E se si sceglie di affrontare il percorso nel tardo pomeriggio, il paesaggio si trasforma in un dipinto: i colori del tramonto dorano le pareti della gola, esaltando le venature della pietra e immergendo ogni passo in un’atmosfera quasi irreale. La discesa verso Gubbio, incorniciata da questa luce calda e radente, diventa allora molto più di una passeggiata: è un’esperienza sensoriale e spirituale, un viaggio nel tempo e nella bellezza. Assolutamente da provare.
La Gola del Bottaccione non è solo un luogo per geologi o appassionati di natura. È un angolo di Umbria dove scienza, storia e paesaggio si intrecciano in un racconto affascinante che merita di essere vissuto, camminato e contemplato. Di fatto è un vero e proprio “scrigno del passato” con le testimonianze di tipo archeologico e perfino tesori storici ed artistici, tra cui abitazioni paleolitiche (la cosiddetta cittadella preistorica), l’eremo di Sant’Ambrogio (convento del ‘300) e, primo su tutte in quanto di enorme interesse per la fruizione in modo singolare del geosito del Bottaccione, proprio l’acquedotto medievale, che grazie alla sua nuova pedonalità permette di raggiungere la zona del limite Cretaceo-Paleogene (K/Pg) attraverso un percorso esclusivo ed affascinante dalle mura urbiche del centro storico di Gubbio.

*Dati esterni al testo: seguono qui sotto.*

This is an optimization exercise on Yosys and OpenROAD, whose aim is small area, a short achievable clock period and few clock cycles, not a production implementation.
The RTL was checked by simulation tests, not by an equivalence proof against the original design.
No activity file was given, so power comes from the tool's default toggle rates.

**flow/design.v**
```verilog
module palert_dec (
    input             clk,
    input             rst,           
    input      [15:0] cfg_poly,      
    input      [15:0] cfg_init,      
    input      [31:0] cfg_sync,      
    input      [5:0]  cfg_crc_off,   
    input             cfg_tbo,       
    input             req_valid,
    output            req_ready,
    input             req_write,
    input             req_pkt,       
    input      [6:0]  req_addr,
    input      [31:0] req_wdata,
    output reg        rsp_valid,
    output reg [31:0] rsp_data
);
    localparam [2:0] R_CMD = 3'd0, R_STATUS = 3'd1, R_CFG = 3'd2, R_OFF = 3'd3,
                     R_LEN = 3'd4, R_PLEN = 3'd5, R_VAL = 3'd6, R_CRC = 3'd7;
    localparam [2:0] RC_OK = 3'd0, RC_CORRUPT = 3'd1, RC_INVALID = 3'd2,
                     RC_UNKSEL = 3'd3, RC_ILLEGAL = 3'd4;
    localparam [1:0] M_CRC = 2'd0, M_M4C = 2'd1, M_TBL = 2'd2, M_SYNC = 2'd3;
    reg [7:0]  ln0 [0:31];    
    reg [7:0]  ln1 [0:31];    
    reg [7:0]  ln2 [0:31];    
    reg [7:0]  ln3 [0:31];    
    reg [15:0] off_r;
    reg [16:0] len_r;
    reg [16:0] plen_r;
    reg [31:0] val_r;
    reg [15:0] crc_r;         
    reg        tv, match, es;
    reg [2:0]  rc;
    reg        f_inb1, f_inb2, f_inb4, f_inb64, f_crcrun, f_crcbad, f_offbig;
    reg        rdy;
    reg        rq_hold;       
    reg        rq_v, rq_wr, rq_pkt;
    reg [6:0]  rq_addr;
    reg [31:0] rq_wd;
    reg        rq_wofs, rq_wlen, rq_wplen, rq_wval, rq_wcmd;   
    reg        rq_legal;      
    assign req_ready = rdy;
    reg        busy;
    reg [1:0]  mode;
    reg        fin;           
    reg [6:0]  cnt;           
    reg [7:0]  vb;            
    reg [6:0]  fldp;          
    reg [5:0]  coff_r;        
    reg        xok;           
    reg [15:0] tb [0:7];      
    reg [2:0]  wu_cnt;        
    reg        wu_done;
    reg [1:0]  ps;
    reg [4:0]  lw0, lw1, lw2, lw3;
    wire [7:0] l0 = ln0[lw0];
    wire [7:0] l1 = ln1[lw1];
    wire [7:0] l2 = ln2[lw2];
    wire [7:0] l3 = ln3[lw3];
    function [7:0] lane(input [1:0] k, input [7:0] a0, input [7:0] a1,
                        input [7:0] a2, input [7:0] a3);
        case (k)
            2'd0:    lane = a0;
            2'd1:    lane = a1;
            2'd2:    lane = a2;
            default: lane = a3;
        endcase
    endfunction
    wire [7:0]  cd = crc_r[7:0] ^ vb;
    reg  [15:0] tx;
    integer j;
    always @(*) begin
        tx = 16'd0;
        for (j = 0; j < 8; j = j + 1)
            if (cd[j]) tx = tx ^ tb[j];
    end
    wire [15:0] step_out = {8'd0, crc_r[15:8]} ^ tx;
    wire        x_go   = rq_v && !busy && (wu_done || rq_pkt);
    wire        x_cmd  = x_go && rq_wcmd;
    wire [7:0]  w_opc  = rq_wd[7:0];
    wire [1:0]  w_ord  = rq_wd[9:8];
    wire [3:0]  w_sel  = rq_wd[15:12];
    wire [4:0]  okey   = {w_opc[5:4], w_opc[2:0]};
    function legal(input [31:0] w);
        reg rsvd, fn, fo, fs;
        begin
            rsvd = (w[31:16] != 16'd0) || (w[11:10] != 2'd0);
            fn   = !rsvd && (w[9:8] == 2'd0) && (w[15:12] == 4'd0);
            fo   = !rsvd && (w[9:8] != 2'd3) && (w[15:12] == 4'd0);
            fs   = !rsvd && (w[9:8] == 2'd0);
            case (w[7:0])
                8'h01, 8'h02, 8'h03, 8'h04, 8'h05, 8'h10,
                8'h20, 8'h21, 8'h22, 8'h23, 8'h24, 8'h30, 8'h31: legal = fn;
                8'h11, 8'h12, 8'h13:                             legal = fo;
                8'h14, 8'h15:                                    legal = fs;
                default:                                         legal = 1'b0;
            endcase
        end
    endfunction
    wire        d_legal = rq_legal;
    reg x_start;
    always @(*) begin
        x_start = 1'b0;
        if (x_cmd && d_legal)
            case (okey)
                5'b00_010:            x_start = f_crcrun;
                5'b00_100:            x_start = !f_offbig;
                5'b11_000, 5'b11_001: x_start = f_inb64;
                default:              x_start = 1'b0;
            endcase
    end
    wire eng_done = (mode == M_TBL) || fin || (mode == M_CRC && cnt == 7'd0);
    wire busy_n   = busy ? !eng_done : x_start;
    wire       rq_v_n    = !rq_hold ? req_valid : (rq_v && !x_go);
    wire       rq_pkt_n  = !rq_hold ? req_pkt   : rq_pkt;
    wire [6:0] rq_addr_n = !rq_hold ? req_addr  : rq_addr;
    wire       wu_done_n = wu_done || (wu_cnt == 3'd7);
    wire        wr_off  = xok && rq_wofs;      
    wire        wr_len  = xok && rq_wlen;
    wire        wr_plen = xok && rq_wplen;
    wire [15:0] off_n   = wr_off  ? rq_wd[15:0] : off_r;
    wire [16:0] len_n   = wr_len  ? rq_wd[16:0] : len_r;
    wire [16:0] plen_n  = wr_plen ? rq_wd[16:0] : plen_r;
    function [6:0] bflags(input [15:0] o, input [16:0] n, input [16:0] pl);
        reg       ok, inbl;
        reg [8:0] room;
        reg [9:0] left;
        begin
            ok   = (pl <= 17'd128) && (o[15:8] == 8'd0);
            room = {1'b0, pl[7:0]} - {1'b0, o[7:0]};
            left = {2'b0, pl[7:0]} - {2'b0, o[7:0]} - {2'b0, n[7:0]};
            ok   = ok && !room[8];
            inbl = ok && (n[16:8] == 9'd0) && !left[9];
            bflags = { ok && (room[7:0] >= 8'd1), ok && (room[7:0] >= 8'd2),
                       ok && (room[7:0] >= 8'd4), ok && (room[7:0] >= 8'd64),
                       (n != 17'd0) && inbl, (n != 17'd0) && !inbl, o[15:8] != 8'd0 };
        end
    endfunction
    wire [6:0] bf_off  = bflags(rq_wd[15:0], len_r, plen_r);
    wire [6:0] bf_len  = bflags(off_r, rq_wd[16:0], plen_r);
    wire [6:0] bf_plen = bflags(off_r, len_r, rq_wd[16:0]);
    wire [6:0] bf_cur  = {f_inb1, f_inb2, f_inb4, f_inb64, f_crcrun, f_crcbad, f_offbig};
    wire [6:0] bf_n    = wr_off ? bf_off : wr_len ? bf_len : wr_plen ? bf_plen : bf_cur;
    wire        is_sync = w_opc[4] && !w_opc[0];   
    reg  [6:0]  ne;           
    always @(*) begin
        if (!busy)
            ne = is_sync ? off_r[6:0] + 7'd60 : off_r[6:0] + 7'd1;
        else if (mode == M_M4C && cnt == 7'd1)
            ne = fldp;
        else
            ne = {lw3, ps} + 7'd1;
    end
    function [21:0] lform(input [6:0] a);      
        reg [4:0] w1;
        begin
            w1 = a[6:2] + 5'd1;
            lform = {a[1:0], (a[1:0] > 2'd0) ? w1 : a[6:2], (a[1:0] > 2'd1) ? w1 : a[6:2],
                     (a[1:0] > 2'd2) ? w1 : a[6:2], a[6:2]};
        end
    endfunction
    wire [21:0] lf_eng  = lform(ne);
    wire [21:0] lf_off  = lform(off_n[6:0]);
    wire [21:0] lf_host = {rq_addr_n[1:0], {4{rq_addr_n[6:2]}}};
    wire        host_a  = !busy_n && !rq_hold;
    wire        host_b  = !busy_n && rq_hold && rq_pkt;
    wire        host_n  = (host_a && req_pkt) || host_b;
    wire [21:0] lf_n    = host_n ? lf_host : busy_n ? lf_eng : lf_off;
    reg [31:0] reg_rdata;
    always @(*) begin
        reg_rdata = 32'd0;
        if (rq_addr[6:3] == 4'd0) begin
            case (rq_addr[2:0])
                R_STATUS: reg_rdata = {25'd0, rc, 1'b0, es, match, tv};
                R_CFG:    reg_rdata = {31'd0, cfg_tbo};
                R_OFF:    reg_rdata = {16'd0, off_r};
                R_LEN:    reg_rdata = {15'd0, len_r};
                R_PLEN:   reg_rdata = {15'd0, plen_r};
                R_VAL:    reg_rdata = val_r;
                R_CRC:    reg_rdata = {16'd0, crc_r};
                default:  reg_rdata = 32'd0;
            endcase
        end
    end
    reg [1:0] jp0, jp1, jp2, jp3;
    reg [3:0] zp;         
    reg       sx;         
    reg       dio;        
    always @(*) begin
        jp0 = 2'd0; jp1 = 2'd1; jp2 = 2'd2; jp3 = 2'd3;
        zp  = 4'b1100; sx = 1'b0; dio = 1'b0;
        if (!busy && rq_wcmd)
            case (w_opc[2:0])
                3'd0: zp = 4'b1110;                                    
                3'd1, 3'd3: begin                                      
                    if (w_ord == 2'd2) begin jp0 = 2'd1; jp1 = 2'd0; end
                    sx = w_opc[1];
                end
                3'd2: begin                                            
                    zp = 4'b0000;
                    if (w_ord == 2'd2) begin jp0 = 2'd3; jp1 = 2'd2; jp2 = 2'd1; jp3 = 2'd0; end
                end
                3'd4: begin                                            
                    zp = 4'b0000;
                    if (w_sel[1]) begin jp0 = 2'd2; jp1 = 2'd3; jp2 = 2'd0; jp3 = 2'd1; end
                    else          begin jp0 = 2'd3; jp1 = 2'd2; jp2 = 2'd1; jp3 = 2'd0; end
                end
                default: begin                                         
                    jp0 = {1'b0, w_sel[3]};
                    dio = 1'b1;
                end
            endcase
    end
    wire [7:0] vb0 = lane(ps + jp0, l0, l1, l2, l3);
    wire [7:0] vb1 = lane(ps + jp1, l0, l1, l2, l3);
    wire [7:0] vb2 = lane(ps + jp2, l0, l1, l2, l3);
    wire [7:0] vb3 = lane(ps + jp3, l0, l1, l2, l3);
    wire       sgn = sx & vb1[7];
    wire [7:0]  b0 = vb0;
    wire [7:0]  b1 = vb1;
    wire [31:0] val_get = dio ? {31'd0, vb0[w_sel[2:0]]} :
                          { zp[3] ? {8{sgn}} : vb3, zp[2] ? {8{sgn}} : vb2,
                            zp[1] ? 8'd0 : vb1,     zp[0] ? 8'd0 : vb0 };
    wire [3:0] sync_eq = { vb3 == cfg_sync[31:24], vb2 == cfg_sync[23:16],
                           vb1 == cfg_sync[15:8],  vb0 == cfg_sync[7:0] };
    wire pkt_we = x_go && rq_pkt && rq_wr;
    always @(posedge clk) begin
        if (pkt_we && rq_addr[1:0] == 2'd0) ln0[rq_addr[6:2]] <= rq_wd[7:0];
        if (pkt_we && rq_addr[1:0] == 2'd1) ln1[rq_addr[6:2]] <= rq_wd[7:0];
        if (pkt_we && rq_addr[1:0] == 2'd2) ln2[rq_addr[6:2]] <= rq_wd[7:0];
        if (pkt_we && rq_addr[1:0] == 2'd3) ln3[rq_addr[6:2]] <= rq_wd[7:0];
    end
    always @(posedge clk) begin
        if (!rq_hold) begin
            rq_wr   <= req_write;
            rq_pkt  <= req_pkt;
            rq_addr <= req_addr;
            rq_wd   <= req_wdata;
            rq_wofs  <= req_valid && req_write && !req_pkt && req_addr == {4'd0, R_OFF};
            rq_wlen  <= req_valid && req_write && !req_pkt && req_addr == {4'd0, R_LEN};
            rq_wplen <= req_valid && req_write && !req_pkt && req_addr == {4'd0, R_PLEN};
            rq_wval  <= req_valid && req_write && !req_pkt && req_addr == {4'd0, R_VAL};
            rq_wcmd  <= req_valid && req_write && !req_pkt && req_addr == {4'd0, R_CMD};
            rq_legal <= legal(req_wdata);
        end
    end
    integer k;
    always @(posedge clk) begin
        rsp_data <= rq_pkt ? {24'd0, b0} : reg_rdata;
        {ps, lw0, lw1, lw2, lw3} <= lf_n;
        {f_inb1, f_inb2, f_inb4, f_inb64, f_crcrun, f_crcbad, f_offbig} <= rst ? 7'd0 : bf_n;
        coff_r <= cfg_crc_off;
        fldp   <= off_r[6:0] + {1'b0, coff_r};
        tb[7] <= cfg_poly;
        for (k = 7; k > 0; k = k - 1)
            tb[k-1] <= tb[k][0] ? ((tb[k] >> 1) ^ tb[7]) : (tb[k] >> 1);
    end
    always @(posedge clk) begin
        if (rst) begin
            off_r     <= 16'd0;
            len_r     <= 17'd0;
            plen_r    <= 17'd0;
            val_r     <= 32'd0;
            crc_r     <= 16'd0;
            tv        <= 1'b0;
            match     <= 1'b0;
            es        <= 1'b0;
            rc        <= RC_OK;
            rdy       <= 1'b1;
            rq_hold   <= 1'b0;
            rq_v      <= 1'b0;
            xok       <= 1'b0;
            busy      <= 1'b0;
            rsp_valid <= 1'b0;
            wu_cnt    <= 3'd0;
            wu_done   <= 1'b0;
        end else begin
            rq_v      <= rq_v_n;
            busy      <= busy_n;
            rdy       <= !rq_v_n || !(busy_n || (!wu_done_n && !rq_pkt_n));
            rq_hold   <= rq_v_n && (busy_n || (!wu_done_n && !rq_pkt_n));
            xok       <= !busy_n && wu_done_n;
            rsp_valid <= x_go && !rq_wr;
            wu_cnt    <= wu_cnt + {2'd0, !wu_done};
            wu_done   <= wu_done_n;
            off_r  <= off_n;
            len_r  <= len_n;
            plen_r <= plen_n;
            if (x_go && rq_wval)
                val_r <= rq_wd;
            if (busy) begin
                if (cnt != 7'd0) begin
                    vb  <= b0;
                    cnt <= cnt - 7'd1;
                end
                case (mode)
                    M_CRC:
                        crc_r <= step_out;
                    M_M4C: begin
                        if (!fin) begin
                            crc_r <= step_out;
                            if (cnt == 7'd0) begin
                                val_r <= {16'd0, b1, b0};
                                fin   <= 1'b1;
                            end
                        end else begin
                            match <= (crc_r == val_r[15:0]);
                            rc    <= (crc_r == val_r[15:0]) ? RC_OK : RC_CORRUPT;
                        end
                    end
                    M_TBL:
                        val_r <= {16'd0, tx};
                    default: begin                                
                        if (!fin) begin
                            vb[3:0] <= sync_eq;
                            fin     <= 1'b1;
                        end else begin
                            match <= (vb[3:0] == 4'hF);
                            rc    <= (vb[3:0] == 4'hF) ? RC_OK : RC_CORRUPT;
                        end
                    end
                endcase
            end
            if (x_cmd) begin
                fin <= 1'b0;
                if (!d_legal) begin
                    rc <= RC_ILLEGAL;
                    es <= 1'b1;
                end else begin
                    case (okey)
                    5'b00_001: begin                               
                        tv <= 1'b1;
                        rc <= RC_OK;
                    end
                    5'b00_010: begin                               
                        if (f_crcbad) begin
                            rc <= RC_INVALID;
                            es <= 1'b1;
                        end else begin
                            tv    <= 1'b1;
                            rc    <= RC_OK;
                            crc_r <= cfg_init;
                            mode  <= M_CRC;
                            vb    <= b0;
                            cnt   <= len_r[6:0] - 7'd1;
                        end
                    end
                    5'b00_011: begin                               
                        match <= (crc_r == val_r[15:0]);
                        rc    <= (crc_r == val_r[15:0]) ? RC_OK : RC_CORRUPT;
                    end
                    5'b00_100: begin                               
                        if (f_offbig) begin
                            rc <= RC_INVALID;
                            es <= 1'b1;
                        end else begin
                            tv   <= 1'b1;
                            rc   <= RC_OK;
                            mode <= M_TBL;
                            vb   <= off_r[7:0] ^ crc_r[7:0];
                            cnt  <= 7'd0;
                        end
                    end
                    5'b00_101: begin                               
                        es <= 1'b0;
                        rc <= RC_OK;
                    end
                    5'b01_000, 5'b01_001, 5'b01_010, 5'b01_011, 5'b01_100, 5'b01_101: begin
                        if (okey[2:0] == 3'd4 && w_sel >= 4'd4) begin
                            rc <= RC_UNKSEL;
                            es <= 1'b1;
                        end else if ((okey[2:0] == 3'd0 && !f_inb1) ||
                                     ((okey[2:0] == 3'd1 || okey[2:0] == 3'd3 ||
                                       okey[2:0] == 3'd5) && !f_inb2) ||
                                     ((okey[2:0] == 3'd2 || okey[2:0] == 3'd4) && !f_inb4)) begin
                            rc <= RC_INVALID;
                            es <= 1'b1;
                        end else begin
                            rc    <= RC_OK;
                            val_r <= val_get;
                        end
                    end
                    5'b10_000: begin                               
                        val_r <= {val_r[31:16], val_r[7:0], val_r[15:8]};
                        rc    <= RC_OK;
                    end
                    5'b10_001: begin                               
                        val_r <= {val_r[7:0], val_r[15:8], val_r[23:16], val_r[31:24]};
                        rc    <= RC_OK;
                    end
                    5'b10_010: begin                               
                        val_r <= {val_r[15:0], val_r[31:16]};
                        rc    <= RC_OK;
                    end
                    5'b10_011: begin                               
                        val_r <= {val_r[23:16], val_r[31:24], val_r[7:0], val_r[15:8]};
                        rc    <= RC_OK;
                    end
                    5'b10_100: begin                               
                        val_r <= {{16{val_r[15]}}, val_r[15:0]};
                        rc    <= RC_OK;
                    end
                    5'b11_000: begin                               
                        if (!f_inb64) begin
                            rc <= RC_INVALID;
                            es <= 1'b1;
                        end else begin
                            mode <= M_SYNC;
                            cnt  <= 7'd0;
                        end
                    end
                    default: begin                                 
                        if (!f_inb64) begin
                            rc <= RC_INVALID;
                            es <= 1'b1;
                        end else begin
                            tv    <= 1'b1;
                            crc_r <= cfg_init;
                            mode  <= M_M4C;
                            vb    <= b0;
                            cnt   <= 7'd7;
                        end
                    end
                    endcase
                end
            end
        end
    end
endmodule
```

Curioso il nome “Bottaccione”, che deriva dal “Bottaccio”, termine che indica un bacino di raccolta delle acque, e che nel caso eugubino era un grande invaso artificiale, ottenuto sbarrando il torrente Camignano allo scopo di raccoglierne le acque destinate ad azionare le macine dei numerosi mulini che, un tempo, sorgevano a valle lungo la gola. Dinosauri si diceva: la successione rocciosa dell’Appennino Umbro-Marchigiano esposta sulle pareti della Gola del Bottaccione include diverse unità lito-stratigrafiche tra cui la formazione della Scaglia Rossa.

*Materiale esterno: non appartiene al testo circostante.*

Context: an optimization exercise on an open-source flow, tuned for small area, a short achievable clock period and few clock cycles. The choices shown serve that exercise and are no tape-out recipe.
Function was checked by simulation only, so behaviour that the tests miss may differ from the original.

// rs_codec
module rs_codec (
    input  wire       clk,
    input  wire       rst,
    input  wire       in_valid,
    output wire       in_ready,
    input  wire [7:0] in_data,
    input  wire       in_mode,
    output wire       out_valid,
    output wire [7:0] out_data,
    output wire       out_ok,
    output wire       out_last
);
    localparam integer N  = 155;   
    localparam integer K  = 123;   
    localparam integer NP = 32;    
    localparam integer T  = 16;    
    function [7:0] gf_xtime(input [7:0] a);
        gf_xtime = {a[6:0], 1'b0} ^ (a[7] ? 8'h87 : 8'h00);
    endfunction
    function [7:0] gf_mul(input [7:0] a, input [7:0] b);
        integer i;
        reg [7:0] p, x;
        begin
            p = 8'h00;
            x = a;
            for (i = 0; i < 8; i = i + 1) begin
                if (b[i]) p = p ^ x;
                x = gf_xtime(x);
            end
            gf_mul = p;
        end
    endfunction
  ...
Size: about 17000 cells after synthesis, ~3200 flip-flops, about 180000 um2 of cells after synthesis.
export LEC_CHECK = 0
export CAP_MARGIN = 30
export CORE_MARGIN = 2
export CORE_UTILIZATION = 45
export CTS_CLUSTER_DIAMETER = 60
export CTS_CLUSTER_SIZE = 25
export SLEW_MARGIN = 30
create_clock -name core_clock -period 20.0 [get_ports {clk}]
standard.sh (not shown) runs the stock make flow with config.mk's settings and CLKGATE_MAP_FILE= SYNTH_SCRIPT=/design/flow/synth_recipe.tcl, a recipe that flattens the netlist after the stock synthesis.
==> flow/flow/run.sh <==
#!/bin/bash
set -euo pipefail
bash standard.sh SETUP_SLACK_MARGIN=14.65 SKIP_GATE_CLONING=1 finish > make_finish.log 2>&1
Testbench counts at the start, summed over its fixed seeds: cycles 59,537.
Rerun with:
--- a/flow/design.v
+++ b/flow/design.v
@@ -731,34 +731,37 @@
     end
     reg  [5:0] deg_cur;
     always @* begin
         deg_cur = 6'd0;
         for (j = 0; j <= T; j = j + 1)
             if (lam[j] != 8'h00) deg_cur = j;
     end
     localparam integer CP   = 4;
     localparam integer CEND = (N + CP - 1) / CP - 1;
-    reg  [7:0] ce [0:CP-1];
-    reg  [4:0] cz;
+    reg  [7:0]    ce [0:CP-1];
+    reg  [CP-1:0] cz;            
     always @* begin
-        cz = 5'd0;
         for (i = 0; i < CP; i = i + 1) begin
             ce[i] = 8'h00;
             for (j = 0; j <= T; j = j + 1)
                 ce[i] = ce[i] ^ gf_mul(bpol[j], gf_apow(i * j));
-            if (ce[i] == 8'h00 && (cc != CEND || CP * CEND + i < N))
-                cz = cz + 5'd1;
+            cz[i] = (ce[i] == 8'h00) && (cc != CEND || CP * CEND + i < N);
         end
     end
-    wire       cnt_end   = (cc == CEND);
-    reg  [4:0] cz_q;             
-    reg        cfin;             
-    wire [4:0] nroots_nx = nroots + cz_q;
+    wire          cnt_end = (cc == CEND);
+    reg  [CP-1:0] cz_q;          
+    reg           cfin;          
+    reg  [4:0]    nroots_nx;
+    always @* begin
+        nroots_nx = nroots;
+        for (i = 0; i < CP; i = i + 1)
+            nroots_nx = nroots_nx + {4'd0, cz_q[i]};
+    end
     always @(posedge clk) begin
         chk <= 1'b0;
         if ((dstate == D_BM && ph != 2'd0) || om_act) begin
             if (ph == 2'd1) begin
                 pa <= h_dot;
                 for (j = 2; j < NP; j = j + 1) synd[j] <= synd[j+1];
                 synd[NP] <= synd[1];
                 synd[1]  <= (dstate == D_BM && !bm_last) ? gf_mul(synd[2], rho) : synd[2];
                 rho <= gf_mul(rho, gf_apow(101));
@@ -824,19 +827,19 @@
                     end
                 endcase
             end
             D_CNT: begin
                 if (chk) begin
                     k  <= 6'd1;
                     ph <= 2'd1;
                     cc     <= 7'd0;
                     nroots <= 5'd0;
-                    cz_q   <= 5'd0;
+                    cz_q   <= {CP{1'b0}};
                     cfin   <= 1'b0;
                     for (j = 0; j <= T; j = j + 1) bpol[j] <= lam[j];
                     if (len > T || deg_cur != len) begin
                         dok    <= 1'b0;
                         dstate <= D_DONE;
                     end
                 end else if (cfin) begin
                     dok    <= (nroots_nx == len[4:0]);
                     dstate <= D_DONE;
@@ -975,28 +978,24 @@
             c1_inv  <= gf_inv(lodd);
         end
     end
     always @(posedge clk) begin
         out_ok_q   <= (ostate == O_PAR) || !o_mode || o_ok;
         out_last_q <= (ostate == O_PAR) ? (o_cnt == N-1) : (o_mode && o_cnt == K-1);
         out_data_q <= (ostate == O_PAR) ? ct[NP-1] :
                       !o_mode ? head : (o_ok ? (head ^ corr_q) : 8'h00);
     end
+    wire [7:0] c_pos = acc ? ((!nb_first && nb_last) ? 8'd0 : nb_pos + 8'd1) : nb_pos;
+    wire       c_buf = (acc && !nb_first && nb_last) ? ~nb_buf : nb_buf;
     wire       pok0  = !hold[0] || (ostate == O_PAY && !ob);
     wire       pok1  = !hold[1] || (ostate == O_PAY &&  ob);
-    wire       wrap  = !nb_first && nb_last;
-    wire [7:0] n_pos = wrap ? 8'd0 : nb_pos + 8'd1;
-    wire       n_buf = wrap ? ~nb_buf : nb_buf;
-    wire       ok_stay = (nb_pos < K)   ? (nb_buf ? pok1 : pok0) :
-                         (nb_pos == N-1) ? (dstate == D_IDLE) : 1'b1;
-    wire       ok_next = (n_pos < K)    ? (n_buf ? pok1 : pok0) :
-                         (n_pos == N-1)  ? (dstate == D_IDLE) : 1'b1;
-    wire       c_ok  = acc ? ok_next : ok_stay;
+    wire       c_ok  = (c_pos < K)     ? (c_buf ? pok1 : pok0) :
+                       (c_pos == N-1)  ? (dstate == D_IDLE) : 1'b1;
     always @(posedge clk) begin
         if (rst) begin
             in_ready_q <= 1'b0;
             in_busy    <= 1'b1;
         end else begin
             in_ready_q <= c_ok && !rot && !blocked;
             in_busy    <= !(c_ok && !rot && !blocked);
         end
     end
=>
- This time the run completed and failed the layout checks on antenna violations
- final cell count decreases by about 0.65%
- clock skew drops by 3.9 ps
- routed wire length drops by 4.5%
- final area falls by 0.90%
- setup slack gets better by 120 ps
- flip-flop and latch count is unchanged
- die area goes down by about 0.6%
- clock-buffer cell count drops by 13
- via count falls by about 1.6%
- non-clock buffer count went down by 46
Testbench counts after the change, summed over its fixed seeds: cycles 59,537.

## port drivers added, routing unchanged
Ports are ideal in the flow. The routed layouts listed here were re-timed in OpenROAD. Step 1 (the two cells are an assumption about what drives the block):
set clk [get_ports {clk}]
set_driving_cell -lib_cell sky130_fd_sc_hd__clkbuf_16 $clk
set_driving_cell -lib_cell sky130_fd_sc_hd__buf_2 [delete_from_list [all_inputs] $clk]
Step 2 also shifts input and output timing later by t, the mid clock arrival at the registers, as if the neighbouring blocks saw the same clock. Three values: ideal, step 1, step 2; two values: the first two.
run | t, ns | setup slack, ns | slew at the worst register clock pin (ns) | worst slew at a driven data input, ns | cell pins on the clock port's net
the first run | 1.067 | 14.433 / 14.346 / 14.012 | 0.09 / 0.09 | 0.22 | 1
the second run | 1.058 | 14.553 / 14.433 / 13.734 | 0.09 / 0.09 | 0.17 | 1
The setup slack of the second run, which loses most, moves by -0.120 ns with the drivers and by -0.819 ns with both steps.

Si tratta – spiegano gli esperti - di “una successione ininterrotta dello spessore di 400 metri di calcari di mare profondo, derivanti cioè dalla graduale deposizione di sedimenti in acque relativamente tranquille nell’arco di 50 milioni di anni, dal Cretaceo superiore all’Eocene inferiore. La successione comprende al suo interno la transizione, databile circa a 66 milioni di anni fa, tra l’era Mesozoica, dominata dai rettili, e l’Era Cenozoica durante la quale si verifica la radiazione adattativa dei mammiferi che porterà infine alla comparsa del genere Homo”. Il confine tra le due ere corrisponde a una estinzione di massa (la quinta e più recente) che determinò la scomparsa del 75% delle specie dei viventi, durante la quale si estinsero anche i dinosauri.